[PROVIDED INFORMATION Boundary: Start]

### src/hw/shift_pkg.sv
`default_nettype none

package shift_pkg;

   // ==========================================================================
   // widths
   // ==========================================================================
   localparam int unsigned data_width   = 32;
   localparam int unsigned amount_width = 6;   // two's complement shift amount.
   localparam int unsigned addr_width   = 4;

   // ==========================================================================
   // register map
   // ==========================================================================
   localparam logic [addr_width-1:0] addr_operand = 4'h0;
   localparam logic [addr_width-1:0] addr_amount  = 4'h4;   // write launches a shift.
   localparam logic [addr_width-1:0] addr_result  = 4'h8;
   localparam logic [addr_width-1:0] addr_status  = 4'hc;

   // status register bit positions.
   localparam int unsigned stat_busy     = 0;
   localparam int unsigned stat_carry    = 1;
   localparam int unsigned stat_ovf16    = 2;
   localparam int unsigned stat_ovf32    = 3;
   localparam int unsigned stat_zero     = 4;
   localparam int unsigned stat_negative = 5;

   // shift engine states.
   localparam logic [1:0] eng_idle    = 2'b00;
   localparam logic [1:0] eng_running = 2'b01;
   localparam logic [1:0] eng_last    = 2'b10;

   // ==========================================================================
   // records passed between pipeline stages
   // ==========================================================================
   typedef struct packed {
      logic [data_width-1:0]   operand;
      logic [amount_width-1:0] amount;
   } shift_cmd_t;

   typedef struct packed {
      logic [data_width-1:0] value;
      logic                  last_bit;
      logic                  sign_change16;
      logic                  sign_change32;
   } engine_out_t;

   typedef struct packed {
      logic [data_width-1:0] value;
      logic                  carry;
      logic                  ovf16;
      logic                  ovf32;
      logic                  zero;
      logic                  negative;
   } shift_result_t;

endpackage

`default_nettype wire

### src/hw/apb_shift_regs.sv
`timescale 1ns/10ps
`default_nettype none

module apb_shift_regs
(
   input  logic                                   clk,
   input  logic                                   reset,
   input  logic                                   psel,
   input  logic                                   penable,
   input  logic                                   pwrite,
   input  logic [shift_pkg::addr_width-1:0]       paddr,
   input  logic [shift_pkg::data_width-1:0]       pwdata,
   output logic [shift_pkg::data_width-1:0]       prdata,
   output logic                                   pready,
   output logic                                   pslverr,
   output shift_pkg::shift_cmd_t                  cmd,
   output logic                                   cmd_start,
   input  shift_pkg::shift_result_t               result,
   input  logic                                   result_valid
);

   logic                              access;       // apb access phase.
   logic                              sel_operand;
   logic                              sel_amount;
   logic                              sel_result;
   logic                              sel_status;
   logic                              addr_known;
   logic                              ro_write;
   logic                              busy_write;
   logic                              wr_ok;
   logic                              busy;
   shift_pkg::shift_result_t          result_q;
   logic [shift_pkg::data_width-1:0]  status_word;

   // ==========================================================================
   // address decode and error detection
   // ==========================================================================
   assign access      = psel & penable;
   assign sel_operand = (paddr == shift_pkg::addr_operand);
   assign sel_amount  = (paddr == shift_pkg::addr_amount);
   assign sel_result  = (paddr == shift_pkg::addr_result);
   assign sel_status  = (paddr == shift_pkg::addr_status);
   assign addr_known  = sel_operand | sel_amount | sel_result | sel_status;

   assign ro_write   = pwrite & (sel_result | sel_status);
   assign busy_write = pwrite & busy & (sel_operand | sel_amount);   // refused.

   assign pready  = 1'b1;   // no wait states.
   assign pslverr = access & (~addr_known | ro_write | busy_write);
   assign wr_ok   = access & pwrite & addr_known & ~ro_write & ~busy_write;

   // ==========================================================================
   // command registers, busy tracking and result capture
   // ==========================================================================
   always_ff @(posedge clk)
   begin
      if (reset)
      begin
         cmd       <= '0;
         cmd_start <= 1'b0;
      end
      else
      begin
         cmd_start <= 1'b0;
         if (wr_ok && sel_operand)
            cmd.operand <= pwdata;
         if (wr_ok && sel_amount)
         begin
            cmd.amount <= pwdata[shift_pkg::amount_width-1:0];
            cmd_start  <= 1'b1;   // one cycle launch pulse.
         end
      end
   end

   always_ff @(posedge clk)
   begin
      if (reset)
         busy <= 1'b0;
      else if (wr_ok && sel_amount)
         busy <= 1'b1;
      else if (result_valid)
         busy <= 1'b0;   // flag stage finished.
   end

   always_ff @(posedge clk)
   begin
      if (reset)
         result_q <= '0;
      else if (result_valid)
         result_q <= result;
   end

   // ==========================================================================
   // read path
   // ==========================================================================
   always_comb
   begin
      status_word = '0;
      status_word[shift_pkg::stat_busy]     = busy;
      status_word[shift_pkg::stat_carry]    = result_q.carry;
      status_word[shift_pkg::stat_ovf16]    = result_q.ovf16;
      status_word[shift_pkg::stat_ovf32]    = result_q.ovf32;
      status_word[shift_pkg::stat_zero]     = result_q.zero;
      status_word[shift_pkg::stat_negative] = result_q.negative;
   end

   always_comb
   begin
      prdata = '0;
      if (psel && !pwrite)
      begin
         if (sel_operand)
            prdata = cmd.operand;
         else if (sel_amount)
            prdata = {{(shift_pkg::data_width-shift_pkg::amount_width){1'b0}}, cmd.amount};
         else if (sel_result)
            prdata = result_q.value;
         else if (sel_status)
            prdata = status_word;
      end
   end

endmodule

`default_nettype wire

### src/hw/shift_engine.sv
`timescale 1ns/10ps
`default_nettype none

module shift_engine
(
   input  logic                      clk,
   input  logic                      reset,
   input  shift_pkg::shift_cmd_t     cmd,
   input  logic                      start,
   output shift_pkg::engine_out_t    eng_out,
   output logic                      done
);

   localparam int unsigned msb = shift_pkg::data_width - 1;

   logic [1:0]                          state;
   logic [1:0]                          next_state;
   logic [shift_pkg::amount_width-1:0]  count;
   logic                                up;           // left shift.
   logic                                final_step;
   logic                                sign_diff16;
   logic                                sign_diff32;

   // amount sign picks the direction; cmd is held stable while busy.
   assign up = ~cmd.amount[shift_pkg::amount_width-1];

   // left counts down to 1, right counts up to -1.
   assign final_step = up ? (count == {{(shift_pkg::amount_width-1){1'b0}}, 1'b1})
                          : (count == '1);

   assign sign_diff16 = eng_out.value[15] ^ eng_out.value[14];
   assign sign_diff32 = eng_out.value[msb] ^ eng_out.value[msb-1];

   assign done = (state == shift_pkg::eng_last);

   // ==========================================================================
   // state machine
   // ==========================================================================
   always_comb
   begin
      next_state = state;
      case (state)
         shift_pkg::eng_idle:
            if (start)
               next_state = (cmd.amount == '0) ? shift_pkg::eng_last
                                               : shift_pkg::eng_running;
         shift_pkg::eng_running:
            if (final_step)
               next_state = shift_pkg::eng_last;
         default:
            next_state = shift_pkg::eng_idle;   // done lasts one cycle.
      endcase
   end

   always_ff @(posedge clk)
   begin
      if (reset)
         state <= shift_pkg::eng_idle;
      else
         state <= next_state;
   end

   // ==========================================================================
   // shift datapath
   // ==========================================================================
   always_ff @(posedge clk)
   begin
      if (state == shift_pkg::eng_idle)
      begin
         count                 <= cmd.amount;
         eng_out.value         <= cmd.operand;
         eng_out.last_bit      <= 1'b0;
         eng_out.sign_change16 <= 1'b0;
         eng_out.sign_change32 <= 1'b0;
      end
      else if (state == shift_pkg::eng_running)
      begin
         if (up)
         begin
            eng_out.last_bit <= eng_out.value[msb];
            eng_out.value    <= {eng_out.value[msb-1:0], 1'b0};   // zero fill.
            count            <= count - 1'b1;
            if (sign_diff16)
               eng_out.sign_change16 <= 1'b1;   // sticky.
            if (sign_diff32)
               eng_out.sign_change32 <= 1'b1;
         end
         else
         begin
            eng_out.last_bit <= eng_out.value[0];
            eng_out.value    <= {cmd.operand[msb], eng_out.value[msb:1]};   // sign fill.
            count            <= count + 1'b1;
         end
      end
   end

endmodule

`default_nettype wire

### src/hw/shift_flags.sv
`timescale 1ns/10ps
`default_nettype none

module shift_flags
(
   input  logic                        clk,
   input  logic                        reset,
   input  shift_pkg::engine_out_t      eng_out,
   input  logic                        eng_done,
   output shift_pkg::shift_result_t    result,
   output logic                        result_valid
);

   logic is_zero;
   logic is_negative;

   // result flags, from the engine value.
   assign is_zero     = (eng_out.value == '0);
   assign is_negative = eng_out.value[shift_pkg::data_width-1];

   // ==========================================================================
   // result record
   // ==========================================================================
   always_ff @(posedge clk)
   begin
      if (reset)
         result_valid <= 1'b0;
      else
         result_valid <= eng_done;   // one cycle behind done.
   end

   // holds until the next command completes.
   always_ff @(posedge clk)
   begin
      if (eng_done)
      begin
         result.value    <= eng_out.value;
         result.carry    <= eng_out.last_bit;
         result.ovf16    <= eng_out.sign_change16;
         result.ovf32    <= eng_out.sign_change32;
         result.zero     <= is_zero;
         result.negative <= is_negative;
      end
   end

endmodule

`default_nettype wire

### src/hw/shift_unit_top.sv
`timescale 1ns/10ps
`default_nettype none

module shift_unit_top
(
   input  logic                               clk,
   input  logic                               reset,
   input  logic                               psel,
   input  logic                               penable,
   input  logic                               pwrite,
   input  logic [shift_pkg::addr_width-1:0]   paddr,
   input  logic [shift_pkg::data_width-1:0]   pwdata,
   output logic [shift_pkg::data_width-1:0]   prdata,
   output logic                               pready,
   output logic                               pslverr
);

   shift_pkg::shift_cmd_t      cmd;
   logic                       cmd_start;
   shift_pkg::engine_out_t     eng_out;
   logic                       eng_done;
   shift_pkg::shift_result_t   result;
   logic                       result_valid;

   // register front end.
   apb_shift_regs regs0
   (
      .clk          (clk),
      .reset        (reset),
      .psel         (psel),
      .penable      (penable),
      .pwrite       (pwrite),
      .paddr        (paddr),
      .pwdata       (pwdata),
      .prdata       (prdata),
      .pready       (pready),
      .pslverr      (pslverr),
      .cmd          (cmd),
      .cmd_start    (cmd_start),
      .result       (result),
      .result_valid (result_valid)
   );

   // serial shifter, one bit per cycle.
   shift_engine engine0
   (
      .clk     (clk),
      .reset   (reset),
      .cmd     (cmd),
      .start   (cmd_start),
      .eng_out (eng_out),
      .done    (eng_done)
   );

   shift_flags flags0
   (
      .clk          (clk),
      .reset        (reset),
      .eng_out      (eng_out),
      .eng_done     (eng_done),
      .result       (result),
      .result_valid (result_valid)
   );

endmodule

`default_nettype wire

[PROVIDED INFORMATION Boundary: End]

→ EXERCISE GOAL:
Could you copy each line in the listing above that includes the word "pslverr"?

→ EXPECTED ANSWER:
   output logic                                   pslverr,
   assign pslverr = access & (~addr_known | ro_write | busy_write);
   output logic                               pslverr
      .pslverr      (pslverr),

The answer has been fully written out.